In the present exemplary embodiment, the further decoding section, the further pre-decorrelation section, the further decorrelation section and the further mixing section may for example be operable independently of the decoding section, the pre-decorrelation section, the decorrelation section and the mixing section.

In the present example embodiment, the further decoding section, the further pre-decorrelation section, the further decorrelation section and the further mixing section may be, for example, functionally equivalent to (or similarly configured to) the decoding section, the pre-decorrelation section, the decorrelation section and the mixing section, respectively. Alternatively, at least one of the further decoding section, the further pre-decorrelation section, the further decorrelation section and the further mixing section may for example be configured to perform at least one different interpolation type than is performed by the corresponding parts of the decoding section, the pre-decorrelation section, the decorrelation section and the mixing section.

For example, the received signaling may indicate different encoding formats for the M-channel audio signal and the further M-channel audio signal. Alternatively, the encoding formats of the two M-channel audio signals may for example always coincide, and the received signaling may indicate a selected one of the at least two common encoding formats for the two M-channel audio signals.

The interpolation scheme for gradual transitions between pre-decorrelation coefficients in response to switching between encoding formats of an M-channel audio signal may be identical to or different from the interpolation scheme for gradual transitions between further pre-decorrelation coefficients in response to switching between encoding formats of a further M-channel audio signal.

Similarly, the interpolation scheme for interpolation of values of the wet and dry upmix coefficients in response to switching between encoding formats of the M-channel audio signal may be identical to or different from the interpolation scheme for interpolation of values of the further wet and dry upmix coefficients in response to switching between encoding formats of the further M-channel audio signal.

In an example embodiment, the audio decoding system may further comprise a demultiplexer configured to extract the downmix signal, the upmix parameters associated with the downmix signal, and the discretely encoded audio channels from the bitstream.

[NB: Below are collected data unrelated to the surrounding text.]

`src/rtl/serial_add_pkg.sv`:
```
// Shared definitions for the bit-serial adder sequencer: state encoding,
// default width and the bit-counter width helper.
package serial_add_pkg;

  typedef enum logic [1:0] {
    ST_IDLE = 2'd0,
    ST_RUN  = 2'd1,
    ST_DONE = 2'd2
  } state_e;

  localparam int DEFAULT_WIDTH = 8;

  function automatic int cnt_width(input int width);
    return (width < 2) ? 1 : $clog2(width);
  endfunction

endpackage

```
`src/rtl/FullAdder_1bit.sv`:
```
// Single-bit full adder cell, reused by the serial adder as its whole datapath.
module FullAdder_1bit (
  input  logic a,
  input  logic b,
  input  logic cin,
  output logic sum,
  output logic cout
);

  assign sum  = a ^ b ^ cin;
  assign cout = (a & b) | (a & cin) | (b & cin);

endmodule

```
`src/rtl/serial_add_ctrl.sv`:
```
// Bit-serial adder sequencer: LSB-first through one FullAdder_1bit, WIDTH+2 cycles/op.
// Optional subtract mode is enabled with the SERIAL_ADD_SUB_EN macro.
//
// state | meaning
// IDLE  | waiting for operands, in_ready=1
// RUN   | one bit per cycle through the full adder
// DONE  | result held, out_valid=1 until out_ready
module serial_add_ctrl
  import serial_add_pkg::*;
#(
  parameter int WIDTH = DEFAULT_WIDTH
) (
  input  logic             clk,
  input  logic             rst,
  input  logic             in_valid,
  output logic             in_ready,
  input  logic [WIDTH-1:0] a,
  input  logic [WIDTH-1:0] b,
  input  logic             cin,
`ifdef SERIAL_ADD_SUB_EN
  input  logic             sub,
`endif
  output logic             out_valid,
  input  logic             out_ready,
  output logic [WIDTH-1:0] sum,
  output logic             cout,
  output logic             busy
);

  localparam int CW = cnt_width(WIDTH);
  localparam logic [CW-1:0] CNT_LAST = CW'(WIDTH - 1);

  state_e           state_q;
  logic [CW-1:0]    cnt_q;
  logic [WIDTH-1:0] a_sr;
  logic [WIDTH-1:0] b_sr;
  logic [WIDTH-1:0] res_sr;
  logic             carry_q;
  logic [WIDTH-1:0] sum_q;
  logic             cout_q;

  logic             fa_sum;
  logic             fa_cout;
  logic [WIDTH-1:0] b_load;
  logic             carry_load;
  logic [WIDTH-1:0] res_next;

  FullAdder_1bit u_fa (
    .a    (a_sr[0]),
    .b    (b_sr[0]),
    .cin  (carry_q),
    .sum  (fa_sum),
    .cout (fa_cout)
  );

  // Subtraction is a + ~b + 1; the forced carry-in replaces cin.
`ifdef SERIAL_ADD_SUB_EN
  assign b_load     = sub ? ~b : b;
  assign carry_load = sub ? 1'b1 : cin;
`else
  assign b_load     = b;
  assign carry_load = cin;
`endif

  assign res_next  = {fa_sum, res_sr[WIDTH-1:1]};
  assign in_ready  = rst & (state_q == ST_IDLE);
  assign out_valid = (state_q == ST_DONE);
  assign busy      = (state_q != ST_IDLE);
  assign sum       = sum_q;
  assign cout      = cout_q;

  always_ff @(posedge clk) begin
    if (!rst) begin
      state_q <= ST_IDLE;
      cnt_q   <= '0;
      a_sr    <= '0;
      b_sr    <= '0;
      res_sr  <= '0;
      carry_q <= 1'b0;
      sum_q   <= '0;
      cout_q  <= 1'b0;
    end else begin
      case (state_q)
        ST_IDLE: begin
          if (in_valid) begin
            a_sr    <= a;
            b_sr    <= b_load;
            carry_q <= carry_load;
            cnt_q   <= '0;
            state_q <= ST_RUN;
          end
        end
        ST_RUN: begin
          a_sr    <= a_sr >> 1;
          b_sr    <= b_sr >> 1;
          res_sr  <= res_next;
          carry_q <= fa_cout;
          if (cnt_q == CNT_LAST) begin
            sum_q   <= res_next;
            cout_q  <= fa_cout;
            state_q <= ST_DONE;
          end else begin
            cnt_q <= cnt_q + 1'b1;
          end
        end
        ST_DONE: begin
          if (out_ready) state_q <= ST_IDLE;
        end
        default: state_q <= ST_IDLE;
      endcase
    end
  end

endmodule

```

The decoding system may further comprise a single channel decoding section operable to decode discretely encoded audio channels. The discretely encoded audio channels may for example be encoded in a bitstream using a perceptual audio codec such as dolby digital, MPEG AAC or evolutions thereof, and the single-channel decoding section may for example comprise a core decoder for decoding the discretely encoded audio channels. The single channel decoding section may, for example, be operable to decode discretely encoded audio channels independently of the decoding section.

According to an example embodiment, there is provided a computer program product comprising a computer readable medium having instructions for performing any of the methods of the first aspect.

Two, overview-encoder side

According to a second aspect, example embodiments propose an audio encoding system and an audio encoding method and an associated computer program product. The proposed coding system, method and computer program product according to the second aspect may generally share the same features and advantages. Furthermore, the advantages presented above for the features of the decoding system, method and computer program product according to the first aspect may generally be valid for the corresponding features of the encoding system, method and computer program product according to the second aspect.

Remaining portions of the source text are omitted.